## About this exercise
In the lines below, look for "zero". Copy each line where it appears.

## Exercise data
-------------------------
$ cat src/rtl/gate_net_pkg.sv
// Shared defaults, state encoding and width helper for the gate-network vote accumulator.
// GATE_NET_VOTE_COUNTS_EN (see gate_net_vote_accum) adds the out_counts port.
package gate_net_pkg;

    function automatic int cls_width(input int n);
        return (n > 1) ? $clog2(n) : 1;
    endfunction

    localparam int DEF_NUM_CLASSES = 2;
    localparam int DEF_CNT_W       = 8;
    localparam int DEF_CLS_W       = cls_width(DEF_NUM_CLASSES);

    typedef enum logic {
        ACCUM = 1'b0,
        DONE  = 1'b1
    } state_e;

endpackage

$ cat src/rtl/gate_net_argmax.sv
// Combinational argmax over per-class vote counts: lowest index wins, tie flags a shared maximum.
module gate_net_argmax
    import gate_net_pkg::*;
#(
    parameter int NUM_CLASSES = DEF_NUM_CLASSES,
    parameter int CNT_W       = DEF_CNT_W,
    parameter int CLS_W       = cls_width(NUM_CLASSES)
) (
    input  logic [NUM_CLASSES-1:0][CNT_W-1:0] counts,
    output logic [CLS_W-1:0]                  max_class,
    output logic                              tie
);

    logic [CNT_W-1:0] best;
    logic             seen;

    always_comb begin
        best      = counts[0];
        max_class = '0;
        tie       = 1'b0;
        seen      = 1'b0;
        // Strict compare keeps the lowest index when counts are equal.
        for (int i = 1; i < NUM_CLASSES; i++) begin
            if (counts[i] > best) begin
                best      = counts[i];
                max_class = CLS_W'(i);
            end
        end
        for (int i = 0; i < NUM_CLASSES; i++) begin
            if (counts[i] == best) begin
                tie  = tie | seen;
                seen = 1'b1;
            end
        end
    end

endmodule

$ cat src/rtl/gate_net_vote_accum.sv
// Accumulates multi-hot class votes over a frame and presents the argmax decision.
// Define GATE_NET_VOTE_COUNTS_EN to expose the final per-class counts on out_counts.
module gate_net_vote_accum
    import gate_net_pkg::*;
#(
    parameter  int NUM_CLASSES = DEF_NUM_CLASSES,
    parameter  int CNT_W       = DEF_CNT_W,
    localparam int CLS_W       = cls_width(NUM_CLASSES)
) (
    input  logic                   clk,
    input  logic                   rst_n,
    input  logic                   in_valid,
    output logic                   in_ready,
    input  logic [NUM_CLASSES-1:0] in_bits,
    input  logic [CNT_W-1:0]       frame_len,
    input  logic                   flush,
    output logic                   out_valid,
    input  logic                   out_ready,
    output logic [CLS_W-1:0]       out_class,
    output logic                   out_tie
`ifdef GATE_NET_VOTE_COUNTS_EN
    ,
    output logic [NUM_CLASSES*CNT_W-1:0] out_counts
`endif
);

    // Handshakes: a transfer happens on a rising edge where valid & ready are both high;
    // valid never depends on ready, and out_* hold steady while out_valid waits for out_ready.

    state_e                           state_q, state_d;
    logic [NUM_CLASSES-1:0][CNT_W-1:0] cnt_q, cnt_d;
    logic [CNT_W-1:0]                 samp_q, samp_d;
    logic [CNT_W-1:0]                 len_q, len_d;
    logic [CNT_W-1:0]                 len_eff;
    logic [CLS_W-1:0]                 am_class;
    logic                             am_tie;

    always_ff @(posedge clk or negedge rst_n) begin
        if (!rst_n) begin
            state_q <= ACCUM;
            cnt_q   <= '0;
            samp_q  <= '0;
            len_q   <= '0;
        end else begin
            state_q <= state_d;
            cnt_q   <= cnt_d;
            samp_q  <= samp_d;
            len_q   <= len_d;
        end
    end

    always_comb begin
        state_d = state_q;
        cnt_d   = cnt_q;
        samp_d  = samp_q;
        len_d   = len_q;
        // The first sample of a frame uses the live frame_len; zero means a one-sample frame.
        if (samp_q == '0) begin
            len_eff = (frame_len == '0) ? CNT_W'(1) : frame_len;
        end else begin
            len_eff = len_q;
        end
        case (state_q)
            ACCUM: begin
                if (flush) begin
                    cnt_d  = '0;
                    samp_d = '0;
                end else if (in_valid) begin
                    for (int i = 0; i < NUM_CLASSES; i++) begin
                        if (in_bits[i] && (cnt_q[i] != {CNT_W{1'b1}})) begin
                            cnt_d[i] = cnt_q[i] + 1'b1;
                        end
                    end
                    samp_d = samp_q + 1'b1;
                    len_d  = len_eff;
                    if (samp_d == len_eff) begin
                        state_d = DONE;
                    end
                end
            end
            DONE: begin
                if (out_ready) begin
                    cnt_d   = '0;
                    samp_d  = '0;
                    state_d = ACCUM;
                end
            end
            default: state_d = ACCUM;
        endcase
    end

    gate_net_argmax #(
        .NUM_CLASSES (NUM_CLASSES),
        .CNT_W       (CNT_W),
        .CLS_W       (CLS_W)
    ) u_argmax (
        .counts    (cnt_q),
        .max_class (am_class),
        .tie       (am_tie)
    );

    // Counts are frozen in DONE, so the decision is stable until the handshake.
    assign in_ready  = (state_q == ACCUM) & ~flush;
    assign out_valid = (state_q == DONE);
    assign out_class = out_valid ? am_class : '0;
    assign out_tie   = out_valid & am_tie;

`ifdef GATE_NET_VOTE_COUNTS_EN
    assign out_counts = cnt_q;
`endif

endmodule

$ cat config.mk
export PLATFORM = sky130hd
export DESIGN_NAME = gate_net_vote_accum
export DESIGN_NICKNAME = d
export VERILOG_FILES = /design/src/rtl/gate_net_pkg.sv /design/src/rtl/gate_net_argmax.sv /design/src/rtl/gate_net_vote_accum.sv
export SDC_FILE = /design/constraint.sdc
export NUM_CORES = 1
export LEC_CHECK = 0
export BUFFER_PORTS_ARGS = -buffer_cell sky130_fd_sc_hd__buf_2
export CAP_MARGIN = 20
export CORE_MARGIN = 1.5
export CORE_UTILIZATION = 35
export DETAILED_ROUTE_END_ITERATION = 10
export SETUP_SLACK_MARGIN = 0.1
export SYNTH_ARGS = -nofsm -noshare
export SYNTH_HDL_FRONTEND = slang
export SYNTH_SLANG_ARGS = --single-unit
export TNS_END_PERCENT = 10
$ cat constraint.sdc
create_clock -name clk -period 2.26 [get_ports clk]
set_input_delay 0.339 -clock clk [delete_from_list [all_inputs] [get_ports clk]]
set_output_delay 0.339 -clock clk [all_outputs]
set_load 0.05 [all_outputs]
Yosys cells after proc, flatten, opt, wreduce, memory -nomap -nowiden

Cells that the tools add are included.

Add/sub/neg operators: 3
$lt $le $gt $ge: 1
Equal/unequal tests: 9
Mux-type cells: 22
Bitwise gates (word level): 4
Reductions and logical operators: 8

Operators with widths:

| cell                                                           | number |
|---|---|
| 8-bit 2-to-1 mux                                               | 8 |
| 16-bit 2-to-1 mux                                              | 3 |
| 16-bit case mux with 2 select lines                            | 1 |
| 8-bit by 1-bit adder with 8-bit output (second input constant) | 3 |
| 8-bit equality test                                            | 3 |
| 8-bit zero test                                                | 2 |
| 8-bit inequality test (second input constant)                  | 2 |
| 8-bit case mux with 2 select lines                             | 1 |
| 3-bit inequality test (second input constant)                  | 3 |
| 3-bit AND reduction                                            | 3 |
| 8-bit > comparator                                             | 1 |
| 1-bit 2-to-1 mux                                               | 8 |
| 1-bit AND                                                      | 2 |
| 1-bit logical AND                                              | 2 |
| 2-bit inequality test (second input constant)                  | 1 |
| 1-bit inverter                                                 | 2 |
| 1-bit case mux with 2 select lines                             | 1 |
| 2-bit AND reduction                                            | 1 |

Register bits after elaboration: 33
Input bits: 15
Output and inout bits: 4
Word-level logic and storage cells: 52

Longest topological paths before layout

Depth in word-level cells: 8
Gate-level depth with buffers: 8
Depth with buffers taken out: 8

By module

From an unflattened synthesis, not the netlist that was laid out.

Cells, all modules: 218
Area, all modules: 2115.8 µm²

By module, submodules not included:

| module              | instances | cells an instance | area each (µm²) | sequential area each (µm²) |
|---|---|---|---|---|
| gate_net_vote_accum | 1         | 180               | 1826.8          | 825.8 |
| gate_net_argmax     | 1         | 38                | 289.0           | 0.0 |

Worst setup path after synthesis

Ideal clock, no wire load.

Kind: register -> output
Start point: register cnt_q[11] (netlist name)
End point: output port out_tie
Arrival: 2.415 ns
Required time: 1.921 ns
Path slack: -0.494 ns
Stages on the path, launching flop included: 6
Path buffers: 1
Cells stage by stage: dfrtp_1 clkbuf_1 xor2_1 nor4_1 nand3_1 nor4_1

Word-level cells in the longest chain between the ends: 6
Elaborated cells on any way between the ends: 7
Those cells by class: order compare (1); eq/ne (2); mux (3); bitwise (1)

Ends and longest elaborated chain:

| item                   | RTL line                   | text |
|---|---|---|
| from (decl)            | gate_net_vote_accum.sv:31  | `logic [NUM_CLASSES-1:0][CNT_W-1:0] cnt_q, cnt_d;` |
| from (signal assigned) | gate_net_vote_accum.sv:46  | `cnt_q <= cnt_d;` |
| 8-bit > comparator     | gate_net_argmax.sv:24      | `if (counts[i] > best) begin` |
| 8-bit 2-to-1 mux       | gate_net_argmax.sv:24      |  |
| 8-bit equality test    | gate_net_argmax.sv:30      | `if (counts[i] == best) begin` |
| 1-bit 2-to-1 mux       | gate_net_argmax.sv:30      |  |
| 1-bit 2-to-1 mux *     | gate_net_argmax.sv:30      |  |
| 1-bit AND *            | gate_net_vote_accum.sv:106 | `assign out_tie = out_valid & am_tie;` |
| to (decl)              | gate_net_vote_accum.sv:20  | `output logic out_tie` |

Mark *: on every way between the ends. The rest lies on a longest branch, timed or not.

Worst setup path after layout

Start point: register cnt_q[1] (netlist name)
End point: output port out_class

Word-level cells in the longest chain between the ends: 3

Ends and longest elaborated chain:

| item               | RTL line                   | text |
|---|---|---|
| 8-bit > comparator | gate_net_argmax.sv:24      |  |
| 1-bit 2-to-1 mux   | gate_net_argmax.sv:24      |  |
| 1-bit 2-to-1 mux   | gate_net_vote_accum.sv:105 | `assign out_class = out_valid ? am_class : '0;` |
| to (decl)          | gate_net_vote_accum.sv:19  | `output logic [CLS_W-1:0] out_class,` |

No other way between the ends.

==> impl_metrics.sql <==
INSERT INTO impl_metrics (metric_group, metric, value, unit) VALUES
('finish', 'final_cells', '323', ''),
('synthesis', 'ys_types', '31', ''),
('synthesis', 'yosys-mux-area-fraction', '8.75', '%'),
('floorplanning', 'placement_rows', '27', ''),
('grt', 'grt-ovfl-total', '0', ''),
('worst_setup_path', 'ff2ff_setup_slack', '0.25', 'ns'),
('grt', 'grt_antenna_before_repair', '0', ''),
('finish', 'finish.net_count', '277', ''),
('finish', 'final_cell_area', '2490', 'um^2'),
('synthesis', 'synth_simple_gate_area_share', '18.0', '%'),
('routing', 'antenna_left', '0', ''),
('finish', 'layout.cells.most_common_list', 'sky130_fd_sc_hd__dfrtp_1 (32), sky130_fd_sc_hd__nand2_1 (21), sky130_fd_sc_hd__xnor2_1 (19), sky130_fd_sc_hd__nor2_1 (18), sky130_fd_sc_hd__buf_2 (16)', ''),
('min_path', 'hold_path_class', 'in -> async', ''),
('worst_setup_path', 'crit_type', 'reg -> out', ''),
('worst_setup_path', 'cp_max_fo', '3', ''),
('placed_design', 'hpwlAfterDp', '3300', 'um'),
('synthesis', 'syn-num-nets', '246', ''),
('sta', 'clock-skew-final', '0.00296', 'ns'),
('finish', 'final_layout_size_suffix_gt1_share', '22.3', '%'),
('worst_setup_path', 'critPathLaunchType', 'flip-flop', ''),
('sta', 'timing_worst_slew_pin_value', '0.751', 'ns'),
('worst_setup_path', 'setup.worst_path.end_class', 'output port', ''),
('finish', 'flow.area_growth_from_synthesis', '19.5', '%'),
('finish', 'n_antenna_cell', '0', ''),
('clock_tree', 'worstSkewPairLatency', '0.28', 'ns'),
('synthesis', 'post_syn_area_per_cell', '9.54', 'um^2'),
('routing', 'route.vias.total', '1650', ''),
('job', 'drv_cap', '0', ''),
('pwr', 'static-leakage-power', '1.15', 'nW'),
('synthesis', 'synthXorXnorAreaFrac', '14.3', '%'),
('placed_design', 'rd_place_congestion', '0.799', ''),
('grt', 'grt_start_max_net_pins', '34', ''),
('floorplanning', 'chipHeight', '80.2', 'um'),
('placed_design', 'placed_cells', '308', ''),
('clock_tree', 'clk_transition_reported_paths', '0.07', 'ns'),
('synthesis', 'syn_inst', '219', ''),
('clock_tree', 'clk_path_buf_depth', '2', ''),
('grt', 'grt_pass1_vias', '1643', ''),
('routing', 'detail_route.vias_per_cell', '5.11', ''),
('synthesis', 'synth_top_family_by_area', 'simple AND/OR/NAND/NOR gates', ''),
('floorplanning', 'die_x', '80.2', 'um'),
('finish', 'layout.cells.most_common', 'sky130_fd_sc_hd__dfrtp_1', ''),
('synthesis', 'synth_warnings', '0', ''),
('sta', 'setup_total_negative_slack', '0', 'ns'),
('clock_tree', 'cts_buffers', '5', ''),
('clock_tree', 'cts_htree_levels', '2', ''),
('sta', 'report.final.slew_viol_count', '0', ''),
('synthesis', 'synth_compound_gate_area_share', '8.57', '%'),
('sta', 'fin_worst_hold_slack', '0.121', 'ns'),
('pwr', 'vdd_ir_drop_max', '0.000261', 'V'),
('clock_tree', 'clkSinkCount', '33', ''),
('routing', 'remaining_drc_errors', '0', ''),
('placed_design', 'portBuffers', '18', ''),
('clock_tree', 'clock_tree.root_cell', 'sky130_fd_sc_hd__clkbuf_8', ''),
('worst_setup_path', 'r2r-start', 'out_valid$_DFF_PN0_', ''),
('floorplanning', 'core-area', '5640', 'um^2'),
('sta', 'rsz0062_at_grt', 'yes', ''),
('grt', 'grt_first_pass_wirelength', '7850', 'um'),
('synthesis', 'synth.yosys.seq_area_share', '39.5', '%'),
('sta', 'final-setup-viol-count', '0', ''),
('routing', 'wirelength', '4580', 'um'),
('synthesis', 'syn-cell-area', '2090', 'um^2'),
('pwr', 'power_density', '594', 'nW/um^2'),
('worst_setup_path', 'cp_data_arrival_time', '1.82', 'ns'),
('grt', 'grtUsageTotal', '15.9', '%'),
('floorplanning', 'top_level_ports', '19', ''),
('status', 'run_status', 'complete, no violations', ''),
('routing', 'detailedRoute.firstPassIterationCount', '4', ''),
('routing', 'wl_per_cell', '14.2', 'um'),
('sta', 'upper_clock_frequency_limit', '0.462', 'GHz'),
('synthesis', 'synth_seq_cells', '33', '');
[report_power, final]
| part | leakage (nW) | internal, mW | switching, mW |
|---|---|---|---|
| combinational | 0.647 | 0.116 | 0.123 |
| sequential | 0.440 | 0.635 | 0.0310 |
| clock | 0.0585 | 0.359 | 0.219 |
| total | 1.15 | 1.11 | 0.372 |
[timing repair]
item	CTS	global route
gates resized for setup	11	1
setup endpoints to repair	1	2
setup buffers	7	0
hold buffers	0	0
pin swaps	4	0
[state kept, by name (all words and copies together) (netlist names)]
name / flops
samp_q: 8
cnt_q: 16
out_valid: 1
len_q: 8
[how the worst max path moves through the flow]
stage                     startpoint   endpoint  cells after the start
2_1_floorplan  cnt_q[11]$_DFFE_PN0P_    out_tie                      5
3_3_place_gp    cnt_q[5]$_DFFE_PN0P_  out_class                      8
3_5_place_dp    cnt_q[5]$_DFFE_PN0P_  out_class                      8
4_1_cts         cnt_q[1]$_DFFE_PN0P_  out_class                      9
5_1_grt         cnt_q[1]$_DFFE_PN0P_  out_class                      9
6_report        cnt_q[1]$_DFFE_PN0P_  out_class                      9
[critical path, stage by stage, from the launching register on]
cell	delay (ns)
sky130_fd_sc_hd__dfrtp_1	0.40
sky130_fd_sc_hd__inv_2	0.10
sky130_fd_sc_hd__ha_4	0.21
sky130_fd_sc_hd__nor2b_1	0.12
sky130_fd_sc_hd__o21ai_1	0.12
sky130_fd_sc_hd__nand2b_1	0.08
sky130_fd_sc_hd__a21oi_2	0.13
sky130_fd_sc_hd__o21ai_1	0.07
sky130_fd_sc_hd__o211a_1	0.15
sky130_fd_sc_hd__buf_6	0.16
[through the flow]
stage,setup WS [ns],power [mW]
after floorplan,0.0781,0.845
after global placement,0.165,0.905
after detailed placement,0.170,0.911
after CTS,0.0869,1.50
after global routing,0.00947,1.55
final,0.0961,1.48
[final cells by class]
cell class                      instances  area [um^2]
Tap cell                               72         90.1
Sequential cell                        33          827
Inverter                               12         45.0
Timing Repair Buffer                   30          189
Clock inverter                          1         30.0
Multi-Input combinational cell        168         1230
Clock buffer                            7         86.3
Fill cell                             523         3150
[cell usage after synthesis, drive strengths merged]
cell type	count	area [um^2]
xnor2	19	166
nand2b	3	18.8
nor3	2	10.0
o211a	1	10.0
and3b	2	17.5
a22o	1	8.76
nor2b	1	6.26
and2	2	12.5
nor2	19	71.3
dfrtp	33	826
nor4	6	37.5
ha	12	150
o31ai	3	27.5
and3	1	6.26
o21bai	2	15.0
a21oi	2	10.0
a21o	3	22.5
xor2	15	131
nand4	11	68.8
buf	2	16.3
inv	12	45.0
nand2	21	78.8
and4	1	8.76
clkbuf	4	15.0
o21ai	17	85.1
mux2i	8	92.6
mux2	8	90.1
nand3	8	40.0
[logic make-up after synthesis]
group                    count (synthesis)
AO/OA/AOI/OAI                           29
XOR/XNOR                                34
adder cells (fa/ha/maj)                 12
buffers and inverters                   18
flip-flops                              33
multiplexers                            16
AND/OR/NAND/NOR                         77
[layer usage]
| metal | track usage (%) | vias to the layer above | wire (um) |
|---|---|---|---|
| met5 | 0 | - | 0 |
| met4 | 5.69 | 0 | 63 |
| li1 | - | 818 | - |
| met3 | 3.41 | 5 | 146 |
| met2 | 25.1 | 33 | 2140 |
| met1 | 21.4 | 794 | 2220 |
No activity file was read; power rests on OpenSTA's default activity.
-------------------------
## Task result
        // The first sample of a frame uses the live frame_len; zero means a one-sample frame.
| 8-bit zero test                                                | 2 |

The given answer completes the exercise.